[Problem to solve] Please retype all of the following entries exactly.

▬▬▬

==> config.mk <==
export PLATFORM = sky130hd
export DESIGN_NAME = time_to_digital_decoder
export DESIGN_NICKNAME = d
export VERILOG_FILES = /design/src/rtl/time_to_digital_decoder.sv
export SDC_FILE = /design/constraint.sdc
export NUM_CORES = 1
export LEC_CHECK = 0
export CAP_MARGIN = 0
export CORE_UTILIZATION = 39
export DETAILED_ROUTE_END_ITERATION = 6
export SLEW_MARGIN = 40
export SYNTH_ARGS = -nofsm -noshare
export SYNTH_HDL_FRONTEND = slang
export SYNTH_SLANG_ARGS = --single-unit
==> constraint.sdc <==
create_clock -name clk -period 2.2 [get_ports clk]
set_clock_uncertainty 0.15 [all_clocks]
set_input_delay 0.33 -clock clk [delete_from_list [all_inputs] [get_ports clk]]
set_output_delay 0.33 -clock clk [all_outputs]
set_load 0.005 [all_outputs]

▬▬▬

[Solution to this exercise]
==> config.mk <==
export PLATFORM = sky130hd
export DESIGN_NAME = time_to_digital_decoder
export DESIGN_NICKNAME = d
export VERILOG_FILES = /design/src/rtl/time_to_digital_decoder.sv
export SDC_FILE = /design/constraint.sdc
export NUM_CORES = 1
export LEC_CHECK = 0
export CAP_MARGIN = 0
export CORE_UTILIZATION = 39
export DETAILED_ROUTE_END_ITERATION = 6
export SLEW_MARGIN = 40
export SYNTH_ARGS = -nofsm -noshare
export SYNTH_HDL_FRONTEND = slang
export SYNTH_SLANG_ARGS = --single-unit
==> constraint.sdc <==
create_clock -name clk -period 2.2 [get_ports clk]
set_clock_uncertainty 0.15 [all_clocks]
set_input_delay 0.33 -clock clk [delete_from_list [all_inputs] [get_ports clk]]
set_output_delay 0.33 -clock clk [all_outputs]
set_load 0.005 [all_outputs]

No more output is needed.